Antidepressants, Emotions and Personality

NCT01946607 · Status: COMPLETED · Phase: NA · Type: INTERVENTIONAL · Enrollment: 42

Last updated 2013-09-19

No results posted yet for this study

Summary

Neuroticism is a personality trait described as an enduring tendency to experience negative emotional states and to respond poorly to environmental stress. It has been shown that high neuroticism can predispose, amongst other factors, to the development of depressive episodes. Recent studies suggest that subjects with high neuroticism have a different response to stimuli with an emotional content, showing both decreased processing of positive or increased processing of negative emotionally salient cues. These differences in cognitive processing of emotional stimuli are believed to underpin the psychological characteristics that link high neuroticism with a higher risk for depression.

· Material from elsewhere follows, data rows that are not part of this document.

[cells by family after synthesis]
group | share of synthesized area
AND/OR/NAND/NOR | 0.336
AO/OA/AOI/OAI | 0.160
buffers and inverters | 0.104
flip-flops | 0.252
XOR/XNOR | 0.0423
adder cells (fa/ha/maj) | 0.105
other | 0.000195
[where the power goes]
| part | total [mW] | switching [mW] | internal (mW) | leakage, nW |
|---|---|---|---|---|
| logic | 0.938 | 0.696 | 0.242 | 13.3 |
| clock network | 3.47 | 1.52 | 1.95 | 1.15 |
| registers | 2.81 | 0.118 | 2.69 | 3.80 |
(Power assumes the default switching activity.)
### src/hw/rtl/uvs_pkg.sv
`default_nettype none
package uvs_pkg;

    // quotient bits of the phase divider: a longitude phase reaches 2^32
    localparam int QBITS = 33;
    // CORDIC datapath width, Q2.30 plus guard bits
    localparam int XW = 34;
    localparam int CORDIC_TABLE_LEN = 24;

    localparam logic signed [XW-1:0] CORDIC_GAIN = 34'sd652032874;

    // arctangent of 2^-i as a fraction of a full turn (2^32 = 360 degrees)
    localparam logic [31:0] ATAN_TURN [CORDIC_TABLE_LEN] = '{
        32'h20000000, 32'h12E4051E, 32'h09FB385B, 32'h051111D4, 32'h028B0D43,
        32'h0145D7E1, 32'h00A2F61E, 32'h00517C55, 32'h0028BE53, 32'h00145F2F,
        32'h000A2F98, 32'h000517CC, 32'h00028BE6, 32'h000145F3, 32'h0000A2FA,
        32'h0000517D, 32'h000028BE, 32'h0000145F, 32'h00000A30, 32'h00000518,
        32'h0000028C, 32'h00000146, 32'h000000A3, 32'h00000051
    };

    typedef enum logic [1:0] {
        REG_RADIUS  = 2'd0,
        REG_LAT     = 2'd1,
        REG_LON     = 2'd2,
        REG_UNUSED  = 2'd3
    } cfg_reg_t;

    // one rotation lane: vector, residual angle and the folded quadrant
    typedef struct packed {
        logic signed [XW-1:0] x;
        logic signed [XW-1:0] y;
        logic signed [XW-1:0] z;
        logic [1:0]           q;
    } cordic_lane_t;

    function automatic logic signed [15:0] sat_norm(input logic signed [63:0] v);
        logic signed [15:0] r;
        if (v > 64'sd16384) begin
            r = 16'sd16384;
        end else if (v < -64'sd16384) begin
            r = -16'sd16384;
        end else begin
            r = v[15:0];
        end
        return r;
    endfunction

    function automatic logic signed [15:0] sat_pos(input logic signed [63:0] v);
        logic signed [15:0] r;
        if (v > 64'sd32767) begin
            r = 16'sh7FFF;
        end else if (v < -64'sd32768) begin
            r = 16'sh8000;
        end else begin
            r = v[15:0];
        end
        return r;
    endfunction

endpackage
`default_nettype wire

### src/hw/rtl/uvs_div_cell.sv
`default_nettype none
module uvs_div_cell import uvs_pkg::*; #(
    parameter int GRID_BITS = 10
) (
    input  wire logic                 aclk,
    input  wire logic                 aresetn,
    input  wire logic                 en,
    input  wire logic                 valid_in,
    input  wire logic                 flag_in,
    input  wire logic [GRID_BITS-1:0] d_lat,
    input  wire logic [GRID_BITS-1:0] d_lon,
    input  wire logic [GRID_BITS-1:0] rem_lat_in,
    input  wire logic [QBITS-1:0]     word_lat_in,
    input  wire logic [GRID_BITS-1:0] rem_lon_in,
    input  wire logic [QBITS-1:0]     word_lon_in,
    output logic                      valid_out,
    output logic                      flag_out,
    output logic [GRID_BITS-1:0]      rem_lat_out,
    output logic [QBITS-1:0]          word_lat_out,
    output logic [GRID_BITS-1:0]      rem_lon_out,
    output logic [QBITS-1:0]          word_lon_out
);

    logic [GRID_BITS:0]   t_lat, t_lon, s_lat, s_lon;
    logic                 ge_lat, ge_lon;
    logic [GRID_BITS-1:0] rem_lat_next, rem_lon_next;
    logic [QBITS-1:0]     word_lat_next, word_lon_next;
    logic                 valid_reg, flag_reg;
    logic [GRID_BITS-1:0] rem_lat_reg, rem_lon_reg;
    logic [QBITS-1:0]     word_lat_reg, word_lon_reg;

    // shift in the next dividend bit, subtract the divisor where it fits
    always_comb begin
        t_lat = {rem_lat_in, word_lat_in[QBITS-1]};
        t_lon = {rem_lon_in, word_lon_in[QBITS-1]};
        ge_lat = (t_lat >= {1'b0, d_lat});
        ge_lon = (t_lon >= {1'b0, d_lon});
        s_lat = t_lat - {1'b0, d_lat};
        s_lon = t_lon - {1'b0, d_lon};
        rem_lat_next = ge_lat ? s_lat[GRID_BITS-1:0] : t_lat[GRID_BITS-1:0];
        rem_lon_next = ge_lon ? s_lon[GRID_BITS-1:0] : t_lon[GRID_BITS-1:0];
        word_lat_next = {word_lat_in[QBITS-2:0], ge_lat};
        word_lon_next = {word_lon_in[QBITS-2:0], ge_lon};
    end

    always_ff @(posedge aclk) begin
        if (!aresetn) begin
            valid_reg <= 1'b0;
        end else if (en) begin
            valid_reg <= valid_in;
        end
    end

    always_ff @(posedge aclk) begin
        if (en) begin
            flag_reg     <= flag_in;
            rem_lat_reg  <= rem_lat_next;
            rem_lon_reg  <= rem_lon_next;
            word_lat_reg <= word_lat_next;
            word_lon_reg <= word_lon_next;
        end
    end

    assign valid_out    = valid_reg;
    assign flag_out     = flag_reg;
    assign rem_lat_out  = rem_lat_reg;
    assign rem_lon_out  = rem_lon_reg;
    assign word_lat_out = word_lat_reg;
    assign word_lon_out = word_lon_reg;

endmodule
`default_nettype wire
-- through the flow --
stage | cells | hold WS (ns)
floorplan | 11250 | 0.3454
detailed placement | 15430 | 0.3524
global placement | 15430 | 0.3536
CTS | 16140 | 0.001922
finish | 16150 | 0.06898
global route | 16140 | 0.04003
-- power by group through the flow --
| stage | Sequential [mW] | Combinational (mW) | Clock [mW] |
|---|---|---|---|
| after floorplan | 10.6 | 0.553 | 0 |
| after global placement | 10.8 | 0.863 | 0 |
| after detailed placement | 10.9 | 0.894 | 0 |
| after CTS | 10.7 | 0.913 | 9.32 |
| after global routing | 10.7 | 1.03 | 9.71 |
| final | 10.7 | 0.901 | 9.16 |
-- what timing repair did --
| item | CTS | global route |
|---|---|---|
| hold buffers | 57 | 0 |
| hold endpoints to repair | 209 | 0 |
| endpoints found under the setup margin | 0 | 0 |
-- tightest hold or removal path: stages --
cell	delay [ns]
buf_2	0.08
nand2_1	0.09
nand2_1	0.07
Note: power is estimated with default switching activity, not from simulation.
--- src/rtl/core/ppfm_cfg_if.sv ---
interface ppfm_cfg_if;
    import ppfm_pkg::*;

    logic                valid;
    logic                ready;
    logic [0:0]          index;
    logic [OFFSET_W-1:0] data;

    modport source (output valid, output index, output data, input ready);
    modport sink   (input valid, input index, input data, output ready);
endinterface

--- src/rtl/core/pulse_period_frequency_meter_top.sv ---
// Flow-sensor frequency meter. Clear and pulse words give no result. A read
// word gives one result: ratio * (pulses - 1) is formed as the word is taken,
// the product is scaled by 7800 as it loads the divider, a bit-serial
// restoring divide of the 53-bit scaled product by the 16-bit mark span
// follows, and the finish state adds the offset and saturates to signed
// Q16.16. The block takes no word while a read is in progress; a read that
// fails (fewer than two pulses or zero span) skips the divide and gives its
// result from the finish state, with zero speed and its status.
// Results sit in an output register, so a new word can be taken while the
// previous result waits; a finished read holds until that register is free.
// Configuration writes are always taken.
module pulse_period_frequency_meter_top
    import ppfm_pkg::*;
(
    input  logic        clk,
    input  logic        rst_n,
    ppfm_cmd_if.sink    command,
    ppfm_res_if.source  result,
    ppfm_cfg_if.sink    setup
);

    typedef enum logic [3:0] {
        S_IDLE   = 4'b0001,
        S_MUL    = 4'b0010,
        S_DIV    = 4'b0100,
        S_FINISH = 4'b1000
    } state_t;

    state_t state_reg, state_next;

    logic [RATIO_W-1:0]  flow_ratio_reg, flow_ratio_next;
    logic [OFFSET_W-1:0] flow_offset_reg, flow_offset_next;
    logic [PROD_W-1:0]   prod_reg, prod_next;
    logic [1:0]          code_reg, code_next;
    logic                out_valid_reg, out_valid_next;
    logic [SPEED_W-1:0]  speed_reg, speed_next;
    logic [1:0]          status_reg, status_next;

    logic               take;
    logic               cfg_take;
    logic               out_free;
    logic               div_start;
    logic               div_done;
    logic [DIV_W-1:0]   scaled;
    logic [DIV_W-1:0]   quotient;
    logic signed [SUM_W-1:0] sum;
    logic [SPEED_W-1:0] saturated;
    ppfm_view_t         view;

    assign take     = command.valid && command.ready;
    assign cfg_take = setup.valid && setup.ready;
    assign out_free = !out_valid_reg || result.ready;

    ppfm_store u_store (
        .clk            (clk),
        .rst_n          (rst_n),
        .take           (take),
        .cmd            (command.cmd),
        .timer_count    (command.timer_count),
        .overflow_count (command.overflow_count),
        .view           (view)
    );

    // Scale the first product by the speed constant straight into the divider
    assign scaled    = DIV_W'(prod_reg) * DIV_W'(SPEED_SCALE);
    assign div_start = (state_reg == S_MUL);

    ppfm_div u_div (
        .clk      (clk),
        .rst_n    (rst_n),
        .start    (div_start),
        .dividend (scaled),
        .divisor  (view.span),
        .done     (div_done),
        .quotient (quotient)
    );

    // Add offset and clamp to the signed 32-bit range
    assign sum = $signed({1'b0, quotient})
               + $signed({{(SUM_W - OFFSET_W){flow_offset_reg[OFFSET_W-1]}}, flow_offset_reg});

    always_comb
    begin
        if (!sum[SUM_W-1] && (|sum[SUM_W-2:SPEED_W-1]))
            saturated = {1'b0, {(SPEED_W - 1){1'b1}}};
        else if (sum[SUM_W-1] && !(&sum[SUM_W-2:SPEED_W-1]))
            saturated = {1'b1, {(SPEED_W - 1){1'b0}}};
        else
            saturated = sum[SPEED_W-1:0];
    end

    // Capture configuration words
    always_comb
    begin
        flow_ratio_next  = flow_ratio_reg;
        flow_offset_next = flow_offset_reg;
        if (cfg_take)
        begin
            unique case (setup.index)
                REG_FLOW_RATIO:  flow_ratio_next  = setup.data[RATIO_W-1:0];
                REG_FLOW_OFFSET: flow_offset_next = setup.data;
                default:         flow_ratio_next  = flow_ratio_reg;
            endcase
        end
    end

    // Sequence a read through multiply, divide and finish
    always_comb
    begin
        state_next     = state_reg;
        prod_next      = prod_reg;
        code_next      = code_reg;
        out_valid_next = out_valid_reg;
        speed_next     = speed_reg;
        status_next    = status_reg;

        if (out_valid_reg && result.ready)
            out_valid_next = 1'b0;

        unique case (state_reg)
            S_IDLE:
            begin
                if (take && command.cmd == CMD_READ)
                begin
                    if (view.few_pulses)
                    begin
                        code_next  = ST_FEW_PULSES;
                        state_next = S_FINISH;
                    end
                    else if (view.zero_span)
                    begin
                        code_next  = ST_ZERO_SPAN;
                        state_next = S_FINISH;
                    end
                    else
                    begin
                        code_next  = ST_VALID;
                        prod_next  = PROD_W'(flow_ratio_reg) * PROD_W'(view.pulses_less_one);
                        state_next = S_MUL;
                    end
                end
            end
            S_MUL:
            begin
                state_next = S_DIV;
            end
            S_DIV:
            begin
                if (div_done)
                    state_next = S_FINISH;
            end
            S_FINISH:
            begin
                if (out_free)
                begin
                    out_valid_next = 1'b1;
                    status_next    = code_reg;
                    speed_next     = (code_reg == ST_VALID) ? saturated : '0;
                    state_next     = S_IDLE;
                end
            end
            default:
            begin
                state_next = S_IDLE;
            end
        endcase
    end

    always_ff @(posedge clk or negedge rst_n)
    begin
        if (!rst_n)
        begin
            state_reg       <= S_IDLE;
            flow_ratio_reg  <= RATIO_RESET;
            flow_offset_reg <= '0;
            out_valid_reg   <= 1'b0;
        end
        else
        begin
            state_reg       <= state_next;
            flow_ratio_reg  <= flow_ratio_next;
            flow_offset_reg <= flow_offset_next;
            out_valid_reg   <= out_valid_next;
        end
    end

    // Hold datapath, no reset needed
    always_ff @(posedge clk)
    begin
        prod_reg   <= prod_next;
        code_reg   <= code_next;
        speed_reg  <= speed_next;
        status_reg <= status_next;
    end

    assign command.ready     = (state_reg == S_IDLE);
    assign setup.ready       = 1'b1;
    assign result.valid      = out_valid_reg;
    assign result.flow_speed = speed_reg;
    assign result.status     = status_reg;

    // The divider only finishes while the sequencer waits on it
    assert property (@(posedge clk) disable iff (!rst_n)
        div_done |-> state_reg == S_DIV)
        else $error("divider finished outside the divide state");

    // A taken read always leaves idle
    assert property (@(posedge clk) disable iff (!rst_n)
        (take && command.cmd == CMD_READ) |=> state_reg != S_IDLE)
        else $error("read word taken without starting a read");

    // An error result carries zero speed
    assert property (@(posedge clk) disable iff (!rst_n)
        (result.valid && result.status != ST_VALID) |-> result.flow_speed == '0)
        else $error("error result with nonzero speed");

    // A new result is only loaded when the output register is free
    assert property (@(posedge clk) disable iff (!rst_n)
        (result.valid && !result.ready) |=> result.valid && $stable(result.flow_speed))
        else $error("pending result overwritten");

endmodule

Preliminary data also indicate that modulation of serotonin function by antidepressant treatment in healthy volunteers with high neuroticism traits could modify the brain activity associated with the processing of emotional stimuli that is dysfunctional in this vulnerable population.

The aim of this research is to investigate further whether modulation of serotonin function via administration of serotonergic antidepressants (SSRIs) can revert the dysfunctional emotion processing that characterises subjects with the personality trait of high neuroticism.

In particular we hypothesise that SSRI administration will modify the abnormal patterns in attention, physiological reactivity and regulation of emotional stimuli present in healthy individuals with the vulnerable personality trait of high neuroticism.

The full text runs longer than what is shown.